At no point before the stack emptied does the automaton terminate unsuccessfully and the input is empty once the stack is so the automaton terminates successfully. In other words, this string is recognised as a member of the language.

Note that this is one possible computational path. It is, in fact, the only one which terminates successfully. There are many others, some of which terminate unsuccessfully and some of which fail to terminate at all.

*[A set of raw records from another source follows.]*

[src/hw/rtl/dfr_pkg.sv]
// Shared types and constants of the delimited frame receiver.
// No dependencies; every other file of the block imports this package.
package dfr_pkg;

  localparam int BYTE_W     = 8;
  localparam int CFG_IDX_W  = 2;
  localparam int CFG_DATA_W = 32;

  // Configuration register indexes.
  localparam logic [CFG_IDX_W-1:0] REG_DELIM_BYTES = 2'd0;
  localparam logic [CFG_IDX_W-1:0] REG_DELIM_LEN   = 2'd1;
  localparam logic [CFG_IDX_W-1:0] REG_MAX_PKT     = 2'd2;

  // Register values after reset.
  localparam logic [31:0]       RST_DELIM_BYTES = 32'h0000_0A0D;
  localparam logic [2:0]        RST_DELIM_LEN   = 3'd2;
  localparam logic [BYTE_W-1:0] RST_MAX_PKT     = 8'd255;

  // Result kinds.
  localparam logic KIND_WRITE = 1'b0;
  localparam logic KIND_DONE  = 1'b1;

  // Depth of the command queue between the front and back parts.
  localparam int CMD_DEPTH = 2;

  typedef struct packed {
    logic              kind;
    logic [BYTE_W-1:0] payload_byte;
    logic [BYTE_W-1:0] byte_index;
    logic [BYTE_W-1:0] frame_length;
    logic              last;
  } res_t;

endpackage

[src/hw/rtl/delimited_frame_receiver_unit.sv]
// Top level of the delimited frame receiver: configuration registers and the
// front part, command queue and back part. Uses dfr_pkg and all dfr_ modules.
//
//   Channel | Direction | Handshake           | Payload
//   in      | input     | in_valid / in_stall | in_rx_byte
//   out     | output    | out_valid/out_stall | kind, payload_byte, byte_index,
//           |           |                     | frame_length, last
//   cfg     | input     | cfg_we              | cfg_index, cfg_data
//
// The front part takes one byte per cycle while the command queue has room.
// The back part takes the released bytes of a command (1 to MAX_DELIM_LEN)
// one at a time, and each delimiter match, emitting only into a free output slot.
// Results leave through a single output register; a stall holds it and
// backs up into the queue. Reset is synchronous and needs no clearing pass.
module delimited_frame_receiver_unit #(
  parameter int MAX_DELIM_LEN = 4
) (
  input  logic                             clk,
  input  logic                             rst_n,
  input  logic                             in_valid,
  output logic                             in_stall,
  input  logic [7:0]                       in_rx_byte,
  output logic                             out_valid,
  input  logic                             out_stall,
  output logic                             out_kind,
  output logic [7:0]                       out_payload_byte,
  output logic [7:0]                       out_byte_index,
  output logic [7:0]                       out_frame_length,
  output logic                             out_last,
  input  logic                             cfg_we,
  input  logic [dfr_pkg::CFG_IDX_W-1:0]    cfg_index,
  input  logic [dfr_pkg::CFG_DATA_W-1:0]   cfg_data
);
  import dfr_pkg::*;

  localparam int LEN_W = $clog2(MAX_DELIM_LEN + 1);
  localparam int CMD_W = 1 + LEN_W + MAX_DELIM_LEN * BYTE_W;

  logic [31:0]       delim_bytes_r;
  logic [2:0]        delim_len_r;
  logic [BYTE_W-1:0] max_pkt_r;
  logic              win_flush;

  logic                              cmd_push, cmd_match, cmd_full, cmd_empty, cmd_pop;
  logic [LEN_W-1:0]                  cmd_nrel;
  logic [MAX_DELIM_LEN*BYTE_W-1:0]   cmd_bytes;
  logic [CMD_W-1:0]                  cmd_head;
  res_t                              res;

  // A new delimiter length empties the window.
  assign win_flush = cfg_we && (cfg_index == REG_DELIM_LEN);

  always_ff @(posedge clk) begin
    if (!rst_n) begin
      delim_bytes_r <= RST_DELIM_BYTES;
      delim_len_r   <= RST_DELIM_LEN;
      max_pkt_r     <= RST_MAX_PKT;
    end else if (cfg_we) begin
      case (cfg_index)
        REG_DELIM_BYTES: delim_bytes_r <= cfg_data;
        REG_DELIM_LEN:   delim_len_r   <= cfg_data[2:0];
        REG_MAX_PKT:     max_pkt_r     <= cfg_data[BYTE_W-1:0];
        default: ;
      endcase
    end
  end

  dfr_front #(.MAX_DELIM_LEN(MAX_DELIM_LEN)) u_front (
    .clk         (clk),
    .rst_n       (rst_n),
    .in_valid    (in_valid),
    .in_stall    (in_stall),
    .in_rx_byte  (in_rx_byte),
    .delim_bytes (delim_bytes_r),
    .delim_len   (delim_len_r),
    .win_flush   (win_flush),
    .cmd_full    (cmd_full),
    .cmd_push    (cmd_push),
    .cmd_match   (cmd_match),
    .cmd_nrel    (cmd_nrel),
    .cmd_bytes   (cmd_bytes)
  );

  dfr_cmd_fifo #(.WIDTH(CMD_W)) u_cmd_fifo (
    .clk       (clk),
    .rst_n     (rst_n),
    .push      (cmd_push),
    .push_data ({cmd_match, cmd_nrel, cmd_bytes}),
    .pop       (cmd_pop),
    .head      (cmd_head),
    .full      (cmd_full),
    .empty     (cmd_empty)
  );

  dfr_back #(.MAX_DELIM_LEN(MAX_DELIM_LEN)) u_back (
    .clk        (clk),
    .rst_n      (rst_n),
    .cmd_empty  (cmd_empty),
    .head_match (cmd_head[CMD_W-1]),
    .head_nrel  (cmd_head[CMD_W-2 -: LEN_W]),
    .head_bytes (cmd_head[MAX_DELIM_LEN*BYTE_W-1:0]),
    .cmd_pop    (cmd_pop),
    .max_pkt    (max_pkt_r),
    .out_stall  (out_stall),
    .out_valid  (out_valid),
    .out_res    (res)
  );

  assign out_kind         = res.kind;
  assign out_payload_byte = res.payload_byte;
  assign out_byte_index   = res.byte_index;
  assign out_frame_length = res.frame_length;
  assign out_last         = res.last;

endmodule

[src/hw/rtl/dfr_front.sv]
// Front part: collects received bytes in the delimiter window, compares a full
// window with the delimiter and issues match or release commands. Uses dfr_pkg.
module dfr_front #(
  parameter int MAX_DELIM_LEN = 4
) (
  input  logic                              clk,
  input  logic                              rst_n,
  input  logic                              in_valid,
  output logic                              in_stall,
  input  logic [dfr_pkg::BYTE_W-1:0]        in_rx_byte,
  input  logic [31:0]                       delim_bytes,
  input  logic [2:0]                        delim_len,
  input  logic                              win_flush,
  input  logic                              cmd_full,
  output logic                              cmd_push,
  output logic                              cmd_match,
  output logic [$clog2(MAX_DELIM_LEN+1)-1:0] cmd_nrel,
  output logic [MAX_DELIM_LEN*dfr_pkg::BYTE_W-1:0] cmd_bytes
);
  import dfr_pkg::*;

  localparam int LEN_W = $clog2(MAX_DELIM_LEN + 1);
  localparam int IDX_W = (MAX_DELIM_LEN > 1) ? $clog2(MAX_DELIM_LEN) : 1;

  logic [BYTE_W-1:0] win_r   [MAX_DELIM_LEN];
  logic [BYTE_W-1:0] win_nxt [MAX_DELIM_LEN];
  logic [BYTE_W-1:0] wn      [MAX_DELIM_LEN];
  logic [BYTE_W-1:0] ws      [MAX_DELIM_LEN];
  logic [BYTE_W-1:0] dbyte   [MAX_DELIM_LEN];
  logic [LEN_W-1:0]  fill_r, fill_nxt, fill_inc, eff_len, nrel;
  logic              accept, full, match;

  // Delimiter bytes past the fourth compare as zero.
  for (genvar k = 0; k < MAX_DELIM_LEN; k++) begin : g_dbyte
    if (k < 4) begin : g_reg
      assign dbyte[k] = delim_bytes[8*k +: 8];
    end else begin : g_zero
      assign dbyte[k] = '0;
    end
  end

  always_comb begin
    if (delim_len == 3'd0) begin
      eff_len = LEN_W'(1);
    end else if (4'(delim_len) > 4'(MAX_DELIM_LEN)) begin
      eff_len = LEN_W'(MAX_DELIM_LEN);
    end else begin
      eff_len = LEN_W'(delim_len);
    end
  end

  assign in_stall = cmd_full;
  assign accept   = in_valid && !in_stall;

  always_comb begin
    logic [LEN_W:0] src;
    wn = win_r;
    wn[fill_r[IDX_W-1:0]] = in_rx_byte;
    fill_inc = fill_r + LEN_W'(1);
    full = (fill_inc == eff_len);

    match = 1'b1;
    for (int k = 0; k < MAX_DELIM_LEN; k++) begin
      if (LEN_W'(k) < eff_len && wn[k] != dbyte[k]) begin
        match = 1'b0;
      end
    end

    // The first byte always goes; release stops before the next byte that
    // could start a delimiter.
    nrel = eff_len;
    for (int k = MAX_DELIM_LEN - 1; k >= 1; k--) begin
      if (LEN_W'(k) < eff_len && wn[k] == dbyte[0]) begin
        nrel = LEN_W'(k);
      end
    end

    for (int j = 0; j < MAX_DELIM_LEN; j++) begin
      src = (LEN_W+1)'(j) + (LEN_W+1)'(nrel);
      if (src < (LEN_W+1)'(MAX_DELIM_LEN)) begin
        ws[j] = wn[src[IDX_W-1:0]];
      end else begin
        ws[j] = wn[j];
      end
    end

    for (int j = 0; j < MAX_DELIM_LEN; j++) begin
      cmd_bytes[8*j +: 8] = wn[j];
    end

    cmd_push  = accept && full;
    cmd_match = match;
    cmd_nrel  = nrel;

    win_nxt  = win_r;
    fill_nxt = fill_r;
    if (win_flush) begin
      fill_nxt = '0;
    end else if (accept) begin
      if (!full) begin
        win_nxt  = wn;
        fill_nxt = fill_inc;
      end else if (match) begin
        fill_nxt = '0;
      end else begin
        win_nxt  = ws;
        fill_nxt = eff_len - nrel;
      end
    end
  end

  always_ff @(posedge clk) begin
    win_r <= win_nxt;
    if (!rst_n) begin
      fill_r <= '0;
    end else begin
      fill_r <= fill_nxt;
    end
  end

endmodule

[src/hw/rtl/dfr_cmd_fifo.sv]
// Short command queue between the front and back parts.
// Uses dfr_pkg for its depth.
module dfr_cmd_fifo #(
  parameter int WIDTH = 8
) (
  input  logic             clk,
  input  logic             rst_n,
  input  logic             push,
  input  logic [WIDTH-1:0] push_data,
  input  logic             pop,
  output logic [WIDTH-1:0] head,
  output logic             full,
  output logic             empty
);
  import dfr_pkg::*;

  localparam int PTR_W = (CMD_DEPTH > 1) ? $clog2(CMD_DEPTH) : 1;
  localparam int CNT_W = $clog2(CMD_DEPTH + 1);

  logic [WIDTH-1:0] mem_r [CMD_DEPTH];
  logic [PTR_W-1:0] wr_ptr_r, wr_ptr_nxt, rd_ptr_r, rd_ptr_nxt;
  logic [CNT_W-1:0] cnt_r, cnt_nxt;
  logic             do_push, do_pop;

  assign full    = (cnt_r == CNT_W'(CMD_DEPTH));
  assign empty   = (cnt_r == '0);
  assign head    = mem_r[rd_ptr_r];
  assign do_push = push && !full;
  assign do_pop  = pop && !empty;

  always_comb begin
    wr_ptr_nxt = wr_ptr_r;
    rd_ptr_nxt = rd_ptr_r;
    cnt_nxt    = cnt_r;
    if (do_push) begin
      wr_ptr_nxt = (wr_ptr_r == PTR_W'(CMD_DEPTH - 1)) ? '0 : wr_ptr_r + PTR_W'(1);
    end
    if (do_pop) begin
      rd_ptr_nxt = (rd_ptr_r == PTR_W'(CMD_DEPTH - 1)) ? '0 : rd_ptr_r + PTR_W'(1);
    end
    if (do_push && !do_pop) begin
      cnt_nxt = cnt_r + CNT_W'(1);
    end else if (do_pop && !do_push) begin
      cnt_nxt = cnt_r - CNT_W'(1);
    end
  end

  always_ff @(posedge clk) begin
    if (do_push) begin
      mem_r[wr_ptr_r] <= push_data;
    end
  end

  always_ff @(posedge clk) begin
    if (!rst_n) begin
      wr_ptr_r <= '0;
      rd_ptr_r <= '0;
      cnt_r    <= '0;
    end else begin
      wr_ptr_r <= wr_ptr_nxt;
      rd_ptr_r <= rd_ptr_nxt;
      cnt_r    <= cnt_nxt;
    end
  end

endmodule

[src/hw/rtl/dfr_back.sv]
// Back part: carries out queued commands, keeps the payload count and the
// frame valid mark, and drives the registered result word. Uses dfr_pkg.
module dfr_back #(
  parameter int MAX_DELIM_LEN = 4
) (
  input  logic                                      clk,
  input  logic                                      rst_n,
  input  logic                                      cmd_empty,
  input  logic                                      head_match,
  input  logic [$clog2(MAX_DELIM_LEN+1)-1:0]        head_nrel,
  input  logic [MAX_DELIM_LEN*dfr_pkg::BYTE_W-1:0]  head_bytes,
  output logic                                      cmd_pop,
  input  logic [dfr_pkg::BYTE_W-1:0]                max_pkt,
  input  logic                                      out_stall,
  output logic                                      out_valid,
  output dfr_pkg::res_t                             out_res
);
  import dfr_pkg::*;

  localparam int LEN_W = $clog2(MAX_DELIM_LEN + 1);
  localparam int IDX_W = (MAX_DELIM_LEN > 1) ? $clog2(MAX_DELIM_LEN) : 1;

  logic [BYTE_W-1:0] count_r, count_nxt;
  logic              fvalid_r, fvalid_nxt;
  logic [IDX_W-1:0]  sel_r, sel_nxt;
  logic              out_valid_r;
  res_t              out_res_r, res_nxt;
  logic              emit, slot_free, final_byte;
  logic [BYTE_W-1:0] cur_byte;

  assign slot_free  = !out_valid_r || !out_stall;
  assign cur_byte   = head_bytes[8*sel_r +: 8];
  assign final_byte = ((LEN_W'(sel_r) + LEN_W'(1)) == head_nrel);

  always_comb begin
    cmd_pop    = 1'b0;
    emit       = 1'b0;
    res_nxt    = '0;
    count_nxt  = count_r;
    fvalid_nxt = fvalid_r;
    sel_nxt    = sel_r;
    if (!cmd_empty) begin
      if (head_match) begin
        if (!fvalid_r) begin
          // An overflowed frame ends quietly.
          cmd_pop    = 1'b1;
          count_nxt  = '0;
          fvalid_nxt = 1'b1;
        end else if (slot_free) begin
          emit                 = 1'b1;
          res_nxt.kind         = KIND_DONE;
          res_nxt.frame_length = count_r;
          res_nxt.last         = 1'b1;
          cmd_pop              = 1'b1;
          count_nxt            = '0;
        end
      end else if (!fvalid_r) begin
        cmd_pop = 1'b1;
        sel_nxt = '0;
      end else if (count_r < max_pkt) begin
        if (slot_free) begin
          emit                 = 1'b1;
          res_nxt.kind         = KIND_WRITE;
          res_nxt.payload_byte = cur_byte;
          res_nxt.byte_index   = count_r;
          // After the byte that reaches the limit nothing more is written.
          res_nxt.last = final_byte ||
                         (({1'b0, count_r} + 9'd1) == {1'b0, max_pkt});
          count_nxt = count_r + BYTE_W'(1);
          if (final_byte) begin
            cmd_pop = 1'b1;
            sel_nxt = '0;
          end else begin
            sel_nxt = sel_r + IDX_W'(1);
          end
        end
      end else begin
        // Overflow: the byte is dropped and the rest of the frame ignored.
        cmd_pop    = 1'b1;
        sel_nxt    = '0;
        count_nxt  = '0;
        fvalid_nxt = 1'b0;
      end
    end
  end

  always_ff @(posedge clk) begin
    if (emit) begin
      out_res_r <= res_nxt;
    end
    if (!rst_n) begin
      count_r     <= '0;
      fvalid_r    <= 1'b1;
      sel_r       <= '0;
      out_valid_r <= 1'b0;
    end else begin
      count_r  <= count_nxt;
      fvalid_r <= fvalid_nxt;
      sel_r    <= sel_nxt;
      if (emit) begin
        out_valid_r <= 1'b1;
      end else if (!out_stall) begin
        out_valid_r <= 1'b0;
      end
    end
  end

  assign out_valid = out_valid_r;
  assign out_res   = out_res_r;

endmodule

[config.mk]
export PLATFORM = sky130hd
export DESIGN_NAME = delimited_frame_receiver_unit
export DESIGN_NICKNAME = d
export VERILOG_FILES = /design/src/hw/rtl/dfr_pkg.sv /design/src/hw/rtl/delimited_frame_receiver_unit.sv /design/src/hw/rtl/dfr_front.sv /design/src/hw/rtl/dfr_cmd_fifo.sv /design/src/hw/rtl/dfr_back.sv
export SDC_FILE = /design/constraint.sdc
export NUM_CORES = 1
export LEC_CHECK = 0
export BUFFER_PORTS_ARGS = -buffer_cell sky130_fd_sc_hd__buf_2
export CORE_MARGIN = 2
export CORE_UTILIZATION = 35
export DETAILED_ROUTE_END_ITERATION = 8
export PLACE_DENSITY = 0.5
export REMOVE_ABC_BUFFERS = 1
export SLEW_MARGIN = 20
export SYNTH_ARGS = -nofsm -noshare
export SYNTH_HDL_FRONTEND = slang
export SYNTH_SLANG_ARGS = --single-unit
[constraint.sdc]
create_clock -name clk -period 5.8 [get_ports clk]
set_clock_uncertainty 0.15 [all_clocks]
set_input_delay 0.87 -clock clk [delete_from_list [all_inputs] [get_ports clk]]
set_output_delay 0.87 -clock clk [all_outputs]
set_load 0.005 [all_outputs]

As discussed earlier we could represent the set of all computational paths with a tree, but this tree would be infinite. It is possible to give a deterministic algorithm by, for example, traversing this tree in breadth first order. There’s no way for a deterministic pushdown automaton to do this, since maintaining the full tree requires something more powerful than a stack, but it could be done, for example, by a deterministic Turing machine. With a breadth first traversal we would only see a finite portion of the full infinite tree. I have chosen not to illustrate the portion which would be traversed because this planet is unfortunately not large enough to contain it.